In our study, HPV infections were detected in 19.3% of the self-samples. This prevalence was higher than, but not significantly different from, the 14.8% reported by Enerly et al. and the 11.3% reported by Lam et al. which used the CLART HPV2 assay in combination with the Evalyn brush to investigate the HPV prevalence among self-samplers [29, 30]. The difference observed might be explained by different study populations (screening vs referral populations) as well as different versions of the CLART assay. The HPV prevalence in self-samples (19.3%) and clinician-collected samples (18.4%) reported in this present study, was lower but not significantly different than reported in our previous COBAS data with corresponding 24.4% and 22.1% of the samples, testing HPV-positive. Whether using more concentrated purified DNA material and/or the MagNA Pure 96 platform (Roche Diagnostics, Switzerland) for DNA extraction [29, 31] could result in higher HPV positivity rates for the CLART assay needs further evaluation.

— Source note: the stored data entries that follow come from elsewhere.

### src/msp_consts.vh
// Purpose: Shared constants of the meter serial port
// Assumes: Included by bare name from the design file
// Notes:   Definitions only
`ifndef MSP_CONSTS_VH
`define MSP_CONSTS_VH
// Waveform sample width and byte width
`define MSP_SAMPLE_W    24
`define MSP_BYTE_W      8
// Sample buffer depth and its address width; pointers carry one bit more
`define MSP_FIFO_DEPTH  32
`define MSP_FIFO_AW     5
// Bit counter reset value and end-of-byte count
`define MSP_CNT_RST     5'h00
`define MSP_RX_LAST     3'h7
// Rising edges that launch one sample, bits of one sample
`define MSP_TX_BITS     5'h18
// Highest waveform sample rate, samples per second
`define MSP_MAX_SPS     26000
// Own clock rate in hertz
`define MSP_CLK_HZ      25000000
// Least own-clock cycles between two samples at the highest rate
`define MSP_SAMPLE_CYC  (`MSP_CLK_HZ / `MSP_MAX_SPS)
`endif

### src/msp_serial_port.v
// Purpose: Slave serial port with waveform sample stream and request line
// Assumes: Host makes the serial clock; pins sampled on sys_clk_i
// Notes:   Serial clock must stay well below a quarter of sys_clk_i
`timescale 1ns/1ps
`include "msp_consts.vh"

// Sample buffer, first word first out
module msp_fifo #(
   parameter WIDTH = `MSP_SAMPLE_W,
   parameter DEPTH = `MSP_FIFO_DEPTH,
   parameter AW    = `MSP_FIFO_AW
) (
   input  wire             clk_i,      // Own clock
   input  wire             rst_n_i,    // Sync reset, active low
   input  wire [WIDTH-1:0] in_data_i,  // Word to store
   input  wire             in_valid_i, // Word offered
   output wire             in_ready_o, // Room left
   output wire [WIDTH-1:0] out_data_o, // Oldest word
   output wire             out_valid_o,// Word held
   input  wire             out_ready_i // Take oldest word
);
   reg [WIDTH-1:0] mem [0:DEPTH-1];    // Word storage
   reg [AW:0]      wr_ptr;             // Write pointer, wrap bit on top
   reg [AW:0]      rd_ptr;             // Read pointer, wrap bit on top
   // One spare pointer bit tells full from empty
   wire full  = (wr_ptr[AW] != rd_ptr[AW]) &&
                (wr_ptr[AW-1:0] == rd_ptr[AW-1:0]);
   wire empty = (wr_ptr == rd_ptr);
   wire push  = in_valid_i & ~full;
   wire pop   = out_ready_i & ~empty;

   assign in_ready_o  = ~full;
   assign out_valid_o = ~empty;
   assign out_data_o  = mem[rd_ptr[AW-1:0]];

   // Storage write, no reset needed
   always @(posedge clk_i) begin
      if (push) begin
         mem[wr_ptr[AW-1:0]] <= in_data_i;
      end
   end

   // Pointer update
   always @(posedge clk_i) begin
      if (!rst_n_i) begin
         wr_ptr <= {(AW+1){1'b0}};
         rd_ptr <= {(AW+1){1'b0}};
      end else begin
         if (push) begin
            wr_ptr <= wr_ptr + 1'b1;
         end
         if (pop) begin
            rd_ptr <= rd_ptr + 1'b1;
         end
      end
   end
endmodule // msp_fifo
$ cat config.mk
export PLATFORM = sky130hd
export DESIGN_NAME = ext_int_latch
export DESIGN_NICKNAME = d
export VERILOG_FILES = /design/src/rtl/ext_int_pkg.sv /design/src/rtl/ext_int_latch.sv
export SDC_FILE = /design/constraint.sdc
export NUM_CORES = 1
export LEC_CHECK = 0
export ABC_CLOCK_PERIOD_IN_PS = 2000
export BUFFER_PORTS_ARGS = -buffer_cell sky130_fd_sc_hd__buf_4
export CORE_MARGIN = 2
export CORE_UTILIZATION = 47
export DETAILED_ROUTE_END_ITERATION = 7
export PLACE_DENSITY = 0.89
export REMOVE_ABC_BUFFERS = 1
export SKIP_CTS_REPAIR_TIMING = 1
export SLEW_MARGIN = 20
export SYNTH_ARGS = -nofsm -noshare
export SYNTH_HDL_FRONTEND = slang
export SYNTH_SLANG_ARGS = --single-unit
$ cat constraint.sdc
create_clock -name CORE_CLK -period 2 [get_ports CORE_CLK]
set_input_delay 0.1 -clock CORE_CLK [delete_from_list [all_inputs] [get_ports CORE_CLK]]
set_output_delay 0.1 -clock CORE_CLK [all_outputs]
set_load 0.01 [all_outputs]
$ cat src/rtl/ext_int_pkg.sv
// Package holding register map, field layout and types of the external interrupt latch unit.
package ext_int_pkg;

	localparam int          NUM_CHAN         = 2;
	localparam int          ADDR_W           = 8;
	// Register offsets are word indexes; the byte address is four times the index.
	localparam logic [7:0]  IDX_B_SC         = 8'h1c;
	localparam logic [7:0]  IDX_A_SC         = 8'h1e;
	localparam logic [7:0]  IDX_BREAK_CTRL   = 8'h20;
	localparam logic [7:0]  IDX_IRQ_STATUS   = 8'h21;
	localparam logic [7:0]  IDX_IRQ_MASK     = 8'h22;
	localparam logic [7:0]  IDX_PIN_LEVEL    = 8'h23;
	localparam int          IDX_SHIFT        = 2;

	// Status and control field positions.
	localparam int          BIT_SENSE        = 0;
	localparam int          BIT_MASK         = 1;
	localparam int          BIT_ACK          = 2;
	localparam int          BIT_PEND         = 3;
	localparam int          BIT_PULLUP_DIS   = 4;
	localparam int          BIT_BREAK_CLR_EN = 0;
	localparam int          BIT_IN_BREAK     = 1;

	localparam logic [1:0]  RESP_OKAY        = 2'h0;
	localparam logic [1:0]  RESP_SLVERR      = 2'h2;
	localparam logic [31:0] READ_ZERO        = 32'h0000_0000;
	localparam logic [1:0]  CHAN_ZERO        = 2'h0;

	typedef struct packed {
		logic pullup_dis;
		logic mask;
		logic sense;
	} chan_ctrl_type;

	typedef struct packed {
		logic [ADDR_W-1:0] addr;
		logic [31:0]       data;
		logic [3:0]        strb;
	} wr_req_type;

	typedef enum logic [1:0] {
		WR_IDLE,
		WR_RESP
	} wr_state_type;

endpackage
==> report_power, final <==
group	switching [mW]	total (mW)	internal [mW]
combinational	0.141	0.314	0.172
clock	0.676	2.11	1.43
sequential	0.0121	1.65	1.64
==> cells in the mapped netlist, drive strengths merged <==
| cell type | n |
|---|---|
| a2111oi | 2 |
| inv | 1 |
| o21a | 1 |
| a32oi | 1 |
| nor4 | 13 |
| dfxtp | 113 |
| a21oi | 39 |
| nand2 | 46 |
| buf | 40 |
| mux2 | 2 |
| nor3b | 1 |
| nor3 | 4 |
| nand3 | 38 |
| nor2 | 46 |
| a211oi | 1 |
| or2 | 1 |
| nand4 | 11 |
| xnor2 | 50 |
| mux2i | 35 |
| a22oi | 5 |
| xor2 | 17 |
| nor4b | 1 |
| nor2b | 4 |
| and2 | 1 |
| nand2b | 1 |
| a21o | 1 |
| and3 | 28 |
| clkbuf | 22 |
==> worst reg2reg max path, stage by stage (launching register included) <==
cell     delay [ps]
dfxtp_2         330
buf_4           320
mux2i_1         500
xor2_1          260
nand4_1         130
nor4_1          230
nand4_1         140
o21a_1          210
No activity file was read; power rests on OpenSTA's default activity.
## config.mk

```make
export PLATFORM = sky130hd
export DESIGN_NAME = burst_flash_bus_interface
export DESIGN_NICKNAME = d
export VERILOG_FILES = /design/src/burst_flash_pkg.sv /design/src/cmd_latch_mem.sv /design/src/burst_flash_bus_interface.sv
export VERILOG_INCLUDE_DIRS = /design/src
export SDC_FILE = /design/constraint.sdc
export NUM_CORES = 1
export LEC_CHECK = 0
export BUFFER_PORTS_ARGS = -buffer_cell sky130_fd_sc_hd__buf_2
export CAP_MARGIN = 20
export CORE_MARGIN = 2
export CORE_UTILIZATION = 60
export DETAILED_ROUTE_END_ITERATION = 12
export PLACE_DENSITY_LB_ADDON = 0.3
export SLEW_MARGIN = 25
export SYNTH_ARGS = -nofsm -noshare
export SYNTH_HDL_FRONTEND = slang
export SYNTH_SLANG_ARGS = --single-unit
```

## constraint.sdc

```tcl
create_clock -name REF_CLK -period 2.9 [get_ports REF_CLK]
set_clock_uncertainty 0.05 [all_clocks]
set_input_delay 0.29 -clock REF_CLK [delete_from_list [all_inputs] [get_ports REF_CLK]]
set_output_delay 0.29 -clock REF_CLK [all_outputs]
set_load 0.01 [all_outputs]
```

## src/burst_flash_consts.svh

```systemverilog
// Purpose: shared constants of the burst flash host port
// Assumes: included by the package and by every design file
// Notes: guarded against double inclusion
`ifndef BURST_FLASH_CONSTS_SVH
`define BURST_FLASH_CONSTS_SVH

`define ADDR_W 21
`define DATA_W 16
`define WAIT_W 4
`define LAT_W 6
`define CMD_DEPTH 8
`define CMD_PTR_W 3

// burst read modes held in the configuration
`define MODE_CONT 2'h0
`define MODE_W8 2'h1
`define MODE_W16 2'h2
`define MODE_W32 2'h3
`define WRAP8_MASK 21'h000007
`define WRAP16_MASK 21'h00000F
`define WRAP32_MASK 21'h00001F
`define CONT_MASK 21'h1FFFFF

// continuous burst boundary every 64 words
`define BOUNDARY_LOW 6'h3F
`define GAP_CYCLES 2'h2

// program-boost pin levels
`define BOOST_LOW 2'h0
`define BOOST_HIGH 2'h1
`define BOOST_ELEV 2'h2

// configuration command sequence
`define UNLOCK1_ADDR 21'h000555
`define UNLOCK1_DATA 16'h00AA
`define UNLOCK2_ADDR 21'h0002AA
`define UNLOCK2_DATA 16'h0055
`define CFG_CMD_DATA 16'h00C0

// configuration fields carried on the address of the last cycle
`define CFG_MODE_LSB 0
`define CFG_WAIT_LSB 2
`define CFG_EDGE_BIT 6

// reset values
`define CFG_RESET_EDGE 1'h1
`define CFG_RESET_WAIT 4'h2

`endif

```

## src/burst_flash_pkg.sv

```systemverilog
// Purpose: types of the burst flash host port
// Assumes: burst_flash_consts.svh gives the widths
// Notes: all module state is carried in the structs below
`include "burst_flash_consts.svh"
`default_nettype none

package burst_flash_pkg;
    typedef logic [`ADDR_W-1:0] word_addr_t;
    typedef logic [`DATA_W-1:0] word_data_t;

    typedef struct packed {
        logic ce_n;
        logic oe_n;
        logic we_n;
        logic avs_n;
        logic bclk;
        logic guard_n;
        logic [1:0] boost;
        word_addr_t addr;
        word_data_t din;
    } pins_s;

    typedef struct packed {
        logic sync_en;
        logic rise_edge;
        logic [`WAIT_W-1:0] wait_states;
        logic [1:0] mode;
    } cfg_s;

    typedef enum logic [1:0] {ST_IDLE, ST_LAT, ST_DATA, ST_GAP} burst_e;

    typedef struct packed {
        word_addr_t addr;
        word_data_t data;
    } cmd_s;

    typedef struct packed {
        pins_s meta;
        pins_s pins;
        logic bclk_prev;
        logic we_prev;
        burst_e st;
        word_addr_t held_addr;
        word_addr_t burst_addr;
        logic [`LAT_W-1:0] lat_cnt;
        logic [1:0] gap_cnt;
        cfg_s cfg;
        logic [1:0] unlock;
        logic [`CMD_PTR_W-1:0] wptr;
        word_data_t dout;
        logic cmd_pend;
        logic cmd_valid;
    } flash_state_s;

    typedef struct packed {
        cmd_s [`CMD_DEPTH-1:0] mem;
        cmd_s rd;
    } latch_state_s;
endpackage

`default_nettype wire

```

## src/cmd_latch_mem.sv

```systemverilog
// Purpose: command latches holding written command, address and data
// Assumes: one write and one read port on the same clock
// Notes: read data come out of a register one edge after rd_en
`include "burst_flash_consts.svh"
`default_nettype none

module cmd_latch_mem (
    input wire logic clk,
    input wire logic rst_b,
    input wire logic wr_en,
    input wire logic [`CMD_PTR_W-1:0] wr_ptr,
    input wire burst_flash_pkg::cmd_s wr_entry,
    input wire logic rd_en,
    input wire logic [`CMD_PTR_W-1:0] rd_ptr,
    output var burst_flash_pkg::cmd_s rd_entry
);
    import burst_flash_pkg::*;

    latch_state_s s;
    latch_state_s n;

    always_comb begin
        n = s;
        if (wr_en) begin
            n.mem[wr_ptr] = wr_entry;
        end
        if (rd_en) begin
            n.rd = s.mem[rd_ptr];
        end
    end

    always_ff @(posedge clk or negedge rst_b) begin
        if (!rst_b) begin
            s <= '0;
        end else begin
            s <= n;
        end
    end

    assign rd_entry = s.rd;
endmodule

`default_nettype wire

```

## src/burst_flash_bus_interface.sv

```systemverilog
// Purpose: pin-side bus interface of a 16-bit burst flash
// Assumes: pins and burst clock are asynchronous to REF_CLK; array data same clock
// Notes: burst clock edges are found by sampling, so it must be well below REF_CLK
`include "burst_flash_consts.svh"
`default_nettype none

// Function
// - 21-bit word address, 16-bit shared data
// - chip select, output enable act on levels
// - ready low when burst data invalid
// - burst clock edges advance the address
// - rising edge active unless configured otherwise
// - low strobe passes or latches address
// - high strobe ignores address inputs
// - hardware reset floats bus, ends burst
// - write guard low protects outer sectors
// - elevated boost accelerates, enters unlock bypass
// - boost low locks all sectors
// - command latches outside map feed state machine
// - advance outputs next word, ignores address
// - chip select high ends burst, floats
// - new strobe pulse restarts burst there
// - reduced variant: even start is faster
// - asynchronous reads only until configured
// - two-cycle gap at each 64-word boundary
// - linear burst wraps within aligned group
// - standard variant: odd start one extra
module burst_flash_bus_interface #(
    parameter bit REDUCED_WAIT = 1'b0
) (
    input wire logic REF_CLK,
    input wire logic RST_B,
    input wire logic CE_N,
    input wire logic OE_N,
    input wire logic WE_N,
    input wire logic ADDRESS_VALID_STROBE_N,
    input wire logic BURST_CLK,
    input wire logic WRITE_GUARD_N,
    input wire logic [1:0] PROGRAM_BOOST_INPUT,
    input wire burst_flash_pkg::word_addr_t WORD_ADDRESS_BUS,
    input wire burst_flash_pkg::word_data_t BIDIR_DATA_BUS_I,
    output logic [`DATA_W-1:0] BIDIR_DATA_BUS_O,
    output logic BIDIR_DATA_BUS_OE,
    output logic BURST_DATA_VALID,
    output logic [`ADDR_W-1:0] ARRAY_ADDR,
    input wire burst_flash_pkg::word_data_t ARRAY_DATA,
    output logic CMD_STROBE,
    output logic [`ADDR_W-1:0] CMD_ADDR,
    output logic [`DATA_W-1:0] CMD_DATA,
    output logic OUTER_GUARD,
    output logic SECTORS_LOCKED,
    output logic ACCEL_PROGRAM,
    output logic UNLOCK_BYPASS,
    output logic SYNC_MODE
);
    import burst_flash_pkg::*;

    localparam pins_s PINS_IDLE = '{
        ce_n: 1'b1, oe_n: 1'b1, we_n: 1'b1, avs_n: 1'b1, bclk: 1'b0,
        guard_n: 1'b1, boost: `BOOST_HIGH, addr: '0, din: '0};
    localparam cfg_s CFG_RESET = '{
        sync_en: 1'b0, rise_edge: `CFG_RESET_EDGE, wait_states: `CFG_RESET_WAIT,
        mode: `MODE_CONT};

    flash_state_s s;
    flash_state_s n;
    cmd_s latched;
    pins_s pin_now;
    logic we_rise;
    logic act_edge;
    logic cmd_write;
    word_addr_t wr_addr;
    cmd_s wr_entry;
    logic [`CMD_PTR_W-1:0] rd_ptr;

    // next address inside the wrap group of the current mode
    function automatic word_addr_t next_burst_addr(input word_addr_t a, input logic [1:0] mode);
        word_addr_t mask;
        word_addr_t inc;
        case (mode)
            `MODE_W8: mask = `WRAP8_MASK;
            `MODE_W16: mask = `WRAP16_MASK;
            `MODE_W32: mask = `WRAP32_MASK;
            default: mask = `CONT_MASK;
        endcase
        inc = a + 1'b1;
        return (a & ~mask) | (inc & mask);
    endfunction

    // edges to wait before the first word
    function automatic logic [`LAT_W-1:0] first_latency(input logic [`WAIT_W-1:0] ws,
                                                        input logic odd);
        logic [`LAT_W-1:0] lat;
        lat = {2'h0, ws};
        lat = lat + {5'h0, odd};
        if (!REDUCED_WAIT) begin
            lat = lat + 6'h01;
        end
        return lat;
    endfunction

    always_comb begin
        pin_now = '{
            ce_n: CE_N, oe_n: OE_N, we_n: WE_N, avs_n: ADDRESS_VALID_STROBE_N,
            bclk: BURST_CLK, guard_n: WRITE_GUARD_N, boost: PROGRAM_BOOST_INPUT,
            addr: WORD_ADDRESS_BUS, din: BIDIR_DATA_BUS_I};
    end

    assign we_rise = s.pins.we_n & ~s.we_prev;
    // edge detection on the second stage only
    assign act_edge = s.cfg.rise_edge ? (s.pins.bclk & ~s.bclk_prev)
                                      : (~s.pins.bclk & s.bclk_prev);
    assign cmd_write = we_rise & ~s.pins.ce_n & s.pins.oe_n;
    assign wr_addr = s.pins.avs_n ? s.held_addr : s.pins.addr;
    assign wr_entry = '{addr: wr_addr, data: s.pins.din};
    // slot filled at the previous edge, the pointer has already moved on
    assign rd_ptr = s.wptr - 3'h1;

    always_comb begin
        n = s;
        n.meta = pin_now;
        n.pins = s.meta;
        n.bclk_prev = s.pins.bclk;
        n.we_prev = s.pins.we_n;
        n.cmd_pend = cmd_write;
        n.cmd_valid = s.cmd_pend;
        n.dout = ARRAY_DATA;
        if (!s.pins.avs_n) begin
            n.held_addr = s.pins.addr;
        end
        if (cmd_write) begin
            n.wptr = s.wptr + 1'b1;
            case (s.unlock)
                2'h0: begin
                    n.unlock = (wr_addr == `UNLOCK1_ADDR && s.pins.din == `UNLOCK1_DATA)
                               ? 2'h1 : 2'h0;
                end
                2'h1: begin
                    n.unlock = (wr_addr == `UNLOCK2_ADDR && s.pins.din == `UNLOCK2_DATA)
                               ? 2'h2 : 2'h0;
                end
                default: begin
                    n.unlock = 2'h0;
                    if (s.pins.din == `CFG_CMD_DATA) begin
                        n.cfg.sync_en = 1'b1;
                        n.cfg.mode = wr_addr[`CFG_MODE_LSB +: 2];
                        n.cfg.wait_states = wr_addr[`CFG_WAIT_LSB +: `WAIT_W];
                        n.cfg.rise_edge = wr_addr[`CFG_EDGE_BIT];
                    end
                end
            endcase
        end
        if (!s.cfg.sync_en || s.pins.ce_n) begin
            n.st = ST_IDLE;
        end else if (act_edge && s.pins.we_n && !s.pins.avs_n) begin
            n.st = ST_LAT;
            n.burst_addr = s.pins.addr;
            n.lat_cnt = first_latency(s.cfg.wait_states, s.pins.addr[0]);
        end else if (act_edge) begin
            case (s.st)
                ST_LAT: begin
                    if (s.lat_cnt == '0) begin
                        n.st = ST_DATA;
                    end else begin
                        n.lat_cnt = s.lat_cnt - 1'b1;
                    end
                end
                ST_DATA: begin
                    if (!s.pins.oe_n) begin
                        n.burst_addr = next_burst_addr(s.burst_addr, s.cfg.mode);
                        if (s.cfg.mode == `MODE_CONT &&
                            s.burst_addr[5:0] == `BOUNDARY_LOW) begin
                            n.st = ST_GAP;
                            n.gap_cnt = `GAP_CYCLES - 2'h1;
                        end
                    end
                end
                ST_GAP: begin
                    if (s.gap_cnt == 2'h0) begin
                        n.st = ST_DATA;
                    end else begin
                        n.gap_cnt = s.gap_cnt - 2'h1;
                    end
                end
                default: begin
                    n.st = ST_IDLE;
                end
            endcase
        end
    end

    // asynchronous reset is the hardware reset pin
    always_ff @(posedge REF_CLK or negedge RST_B) begin
        if (!RST_B) begin
            s <= '{
                meta: PINS_IDLE, pins: PINS_IDLE, bclk_prev: 1'b0, we_prev: 1'b1,
                st: ST_IDLE, held_addr: '0, burst_addr: '0, lat_cnt: '0, gap_cnt: 2'h0,
                cfg: CFG_RESET, unlock: 2'h0, wptr: '0, dout: '0, cmd_pend: 1'b0,
                cmd_valid: 1'b0};
        end else begin
            s <= n;
        end
    end

    cmd_latch_mem u_cmd_latch (
        .clk(REF_CLK),
        .rst_b(RST_B),
        .wr_en(cmd_write),
        .wr_ptr(s.wptr),
        .wr_entry(wr_entry),
        .rd_en(s.cmd_pend),
        .rd_ptr(rd_ptr),
        .rd_entry(latched)
    );

    always_comb begin
        if (s.cfg.sync_en) begin
            ARRAY_ADDR = s.burst_addr;
        end else begin
            ARRAY_ADDR = s.pins.avs_n ? s.held_addr : s.pins.addr;
        end
        // levels of select and enable gate the bus directly
        BIDIR_DATA_BUS_OE = ~s.pins.ce_n & ~s.pins.oe_n & s.pins.we_n &
                            (s.cfg.sync_en ? (s.st == ST_DATA) : 1'b1);
        BURST_DATA_VALID = ~(s.st == ST_LAT || s.st == ST_GAP);
    end

    assign BIDIR_DATA_BUS_O = s.dout;
    assign CMD_STROBE = s.cmd_valid;
    assign CMD_ADDR = latched.addr;
    assign CMD_DATA = latched.data;
    assign OUTER_GUARD = ~s.pins.guard_n;
    assign SECTORS_LOCKED = s.pins.boost == `BOOST_LOW;
    assign ACCEL_PROGRAM = s.pins.boost == `BOOST_ELEV;
    assign UNLOCK_BYPASS = s.pins.boost == `BOOST_ELEV;
    assign SYNC_MODE = s.cfg.sync_en;

    a_reset_floats: assert property (
        @(posedge REF_CLK) $rose(RST_B) |-> !BIDIR_DATA_BUS_OE && s.st == ST_IDLE)
        else $error("bus driven right after reset");

    a_latency_not_ready: assert property (
        @(posedge REF_CLK) disable iff (!RST_B)
        (s.st == ST_LAT) |-> !BURST_DATA_VALID && !BIDIR_DATA_BUS_OE)
        else $error("ready or data during initial latency");

    a_async_only_first: assert property (
        @(posedge REF_CLK) disable iff (!RST_B)
        !s.cfg.sync_en |-> s.st == ST_IDLE)
        else $error("burst state before configuration");

    a_select_ends_burst: assert property (
        @(posedge REF_CLK) disable iff (!RST_B)
        s.pins.ce_n |-> !BIDIR_DATA_BUS_OE ##1 s.st == ST_IDLE)
        else $error("burst survived deselect");

    a_cont_advance: assert property (
        @(posedge REF_CLK) disable iff (!RST_B)
        (s.st == ST_DATA && act_edge && !s.pins.oe_n && !s.pins.ce_n && s.pins.avs_n &&
         s.cfg.mode == `MODE_CONT && s.burst_addr[5:0] != `BOUNDARY_LOW)
        |=> s.st == ST_DATA && s.burst_addr == $past(s.burst_addr) + 21'h000001)
        else $error("continuous burst did not advance by one");

    a_wrap_in_group: assert property (
        @(posedge REF_CLK) disable iff (!RST_B)
        (s.st == ST_DATA && act_edge && !s.pins.oe_n && !s.pins.ce_n && s.pins.avs_n &&
         s.cfg.mode == `MODE_W8)
        |=> s.burst_addr[20:3] == $past(s.burst_addr[20:3]) &&
            s.burst_addr[2:0] == $past(s.burst_addr[2:0]) + 3'h1)
        else $error("linear burst left its group");

    a_strobe_high_holds: assert property (
        @(posedge REF_CLK) disable iff (!RST_B)
        !s.cfg.sync_en && s.pins.avs_n && $past(s.pins.avs_n) |-> $stable(s.held_addr))
        else $error("address taken while strobe high");

    a_guard_outer: assert property (
        @(posedge REF_CLK) disable iff (!RST_B)
        (!WRITE_GUARD_N)[*3] |-> OUTER_GUARD)
        else $error("outer sectors not guarded");

    a_boost_locks: assert property (
        @(posedge REF_CLK) disable iff (!RST_B)
        (PROGRAM_BOOST_INPUT == `BOOST_LOW)[*3] |-> SECTORS_LOCKED && !ACCEL_PROGRAM)
        else $error("sectors not locked with boost low");

    a_cmd_latched: assert property (
        @(posedge REF_CLK) disable iff (!RST_B)
        cmd_write |-> ##2 CMD_STROBE && CMD_DATA == $past(s.pins.din, 2))
        else $error("command latch lost a write");

    a_odd_extra: assert property (
        @(posedge REF_CLK) disable iff (!RST_B)
        (s.st != ST_LAT && !s.pins.ce_n && n.st == ST_LAT)
        |=> s.lat_cnt == {2'h0, s.cfg.wait_states} + {5'h0, s.burst_addr[0]}
                         + {5'h0, !REDUCED_WAIT})
        else $error("wrong initial latency");

    a_boundary_gap: assert property (
        @(posedge REF_CLK) disable iff (!RST_B)
        (s.st == ST_DATA && act_edge && !s.pins.oe_n && !s.pins.ce_n && s.pins.avs_n &&
         s.cfg.mode == `MODE_CONT && s.burst_addr[5:0] == `BOUNDARY_LOW)
        |=> s.st == ST_GAP && !BURST_DATA_VALID && s.gap_cnt == 2'h1)
        else $error("no gap at 64-word boundary");
endmodule

`default_nettype wire

```

# Word-level counts from Yosys, hierarchy flattened
# Index checks and enable logic that the tools add are counted.
[op_classes]
bitwise = 22
reduce_logical = 26
n_mux = 36
n_addsub = 7
eq_ne = 23
magnitude_cmp = 3
[op_table]
columns = ["op", "count"]
rows = [
  ["$bwmux W296", 1],
  ["$mux W21", 9],
  ["$bmux W37 S3", 1],
  ["$demux W37 S3", 1],
  ["$mux W37", 2],
  ["$pmux W21 S3", 1],
  ["$and A21 B21 Y21", 2],
  ["$eq A16 B8 Y1 const B", 2],
  ["$mux W29", 1],
  ["$mux W27", 1],
  ["$mux W2", 11],
  ["$add A21 B1 Y21 const B", 1],
  ["$eq A21 B10 Y1 const B", 1],
  ["$eq A21 B11 Y1 const B", 1],
  ["$not A21 Y21", 1],
  ["$or A21 B21 Y21", 1],
  ["$eq A16 B7 Y1 const B", 1],
  ["$ne A4 B4 Y1 const B", 4],
  ["$mux W6", 2],
  ["$eq A2 B2 Y1 const B", 5],
  ["$not A1 Y1", 10],
  ["$and A1 B1 Y1", 8],
  ["$logic_not A2 Y1", 4],
  ["$lt A3 B4 Y1 const B", 2],
  ["25 further kinds", 44],
]
[word_totals]
wordCells = 169
in_bits = 63
regBits = 508

# Depth between registers and ports, before layout
[logic_depth]
word_depth = 14
mapped_depth = 8

# Hierarchy
# Synthesis repeated with hierarchy kept, for this count alone.
[unflattened]
cells_unflattened = 1646
hier_area_um2 = 22308.9
[by_module_without_submodules]
columns = ["mod", "seq_area_each_um2", "area_each_um2", "instances", "cells_per_inst"]
rows = [
  ["cmd_latch_mem", 8333.0, 15268.4, 1, 1091],
  ["burst_flash_bus_interface", 4398.0, 7040.5, 1, 555],
]

# Worst setup path after synthesis
# No wires, ideal clock.
[synth_timing]
kind = "reg-to-reg"
startpoint = "register s[19] (netlist bit)"
endpoint = "register u_cmd_latch.s (netlist bit u_cmd_latch.rd_entry[24])"
stages_incl_launch_ff = 8
synth_period_minus_slack_ns = 2.250
path_buffers = 2
setup_time_ns = 0.137
arrival_time_ns = 2.063
slack_ns = 0.650
cell_sequence = "dfrtp_1 -> inv_1 -> ha_1 -> clkbuf_1 -> clkbuf_1 -> mux4_2 -> mux2i_1 -> a21oi_1"
[synth_between]
elab_chain_len = 3
[synth_lines]
columns = ["element", "line_no", "text"]
rows = [
  ["start: declaration", "burst_flash_bus_interface.sv:65", "flash_state_s s;"],
  ["start signal: assignment", "burst_flash_bus_interface.sv:195", "s <= '{"],
  ["start signal: assignment", "burst_flash_bus_interface.sv:201", "s <= n;"],
  ["$sub A3 B1 Y3", "burst_flash_bus_interface.sv:117", "assign rd_ptr = s.wptr - 3'h1;"],
  ["$bmux W37 S3", "cmd_latch_mem.sv:28", "n.rd = s.mem[rd_ptr];"],
  ["$mux W37 (implied by the code)", "cmd_latch_mem.sv:28", ""],
  ["end signal: assignment", "cmd_latch_mem.sv:36", "s <= n;"],
  ["end: declaration", "cmd_latch_mem.sv:19", "latch_state_s s;"],
]
# Every way passes these cells. The select of a mux whose other input is x is not followed.
# A chain may end at the register's enable or synchronous reset.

Consistent with other studies [5, 15, 23] using different clinically validated HPV DNA assays reporting either partial, extended or full genotyping, we observed a slightly but not significantly higher HPV prevalence in the self-samples as compared to the clinician-collected samples (19.3% vs 18.4%, p-value 0.84). The higher HPV prevalence in self-samples compared to clinician-collected samples may be problematic if the HPV-positive self-samplers do not have underlying CIN2+ as this will result in false positive test results. As we found more CIN2+ among the HPV positive self-samples than among the clinician-collected samples, the use of genotype-specific referral strategies seems to be valuable. One could imagine two outcomes from a HPV-positive self-sample: 1) HPV16,18,31,33,45,51,52,58 positive women could be directly referred for colposcopy and biopsies and 2) other high-risk HPV positive women could be referred for cervical cytology-triage at the clinician or asked to repeat self-sampling. It may also be possible, that the best risk stratification strategy among HPV-positive self-samplers could be a combination of genotyping and DNA methylation profiling [32, 33].

Conclusions

The CLART HPV4S assay performed at least as good in vaginal self-samples as in clinician-collected cervical samples with respect to both HPV detection and genotype agreement. Although further evaluation is needed, the findings suggest that full HPV genotyping based on the CLART assay can be useful when establishing HPV genotype-specific referral strategies for women tested HPV-positive by self-sampling.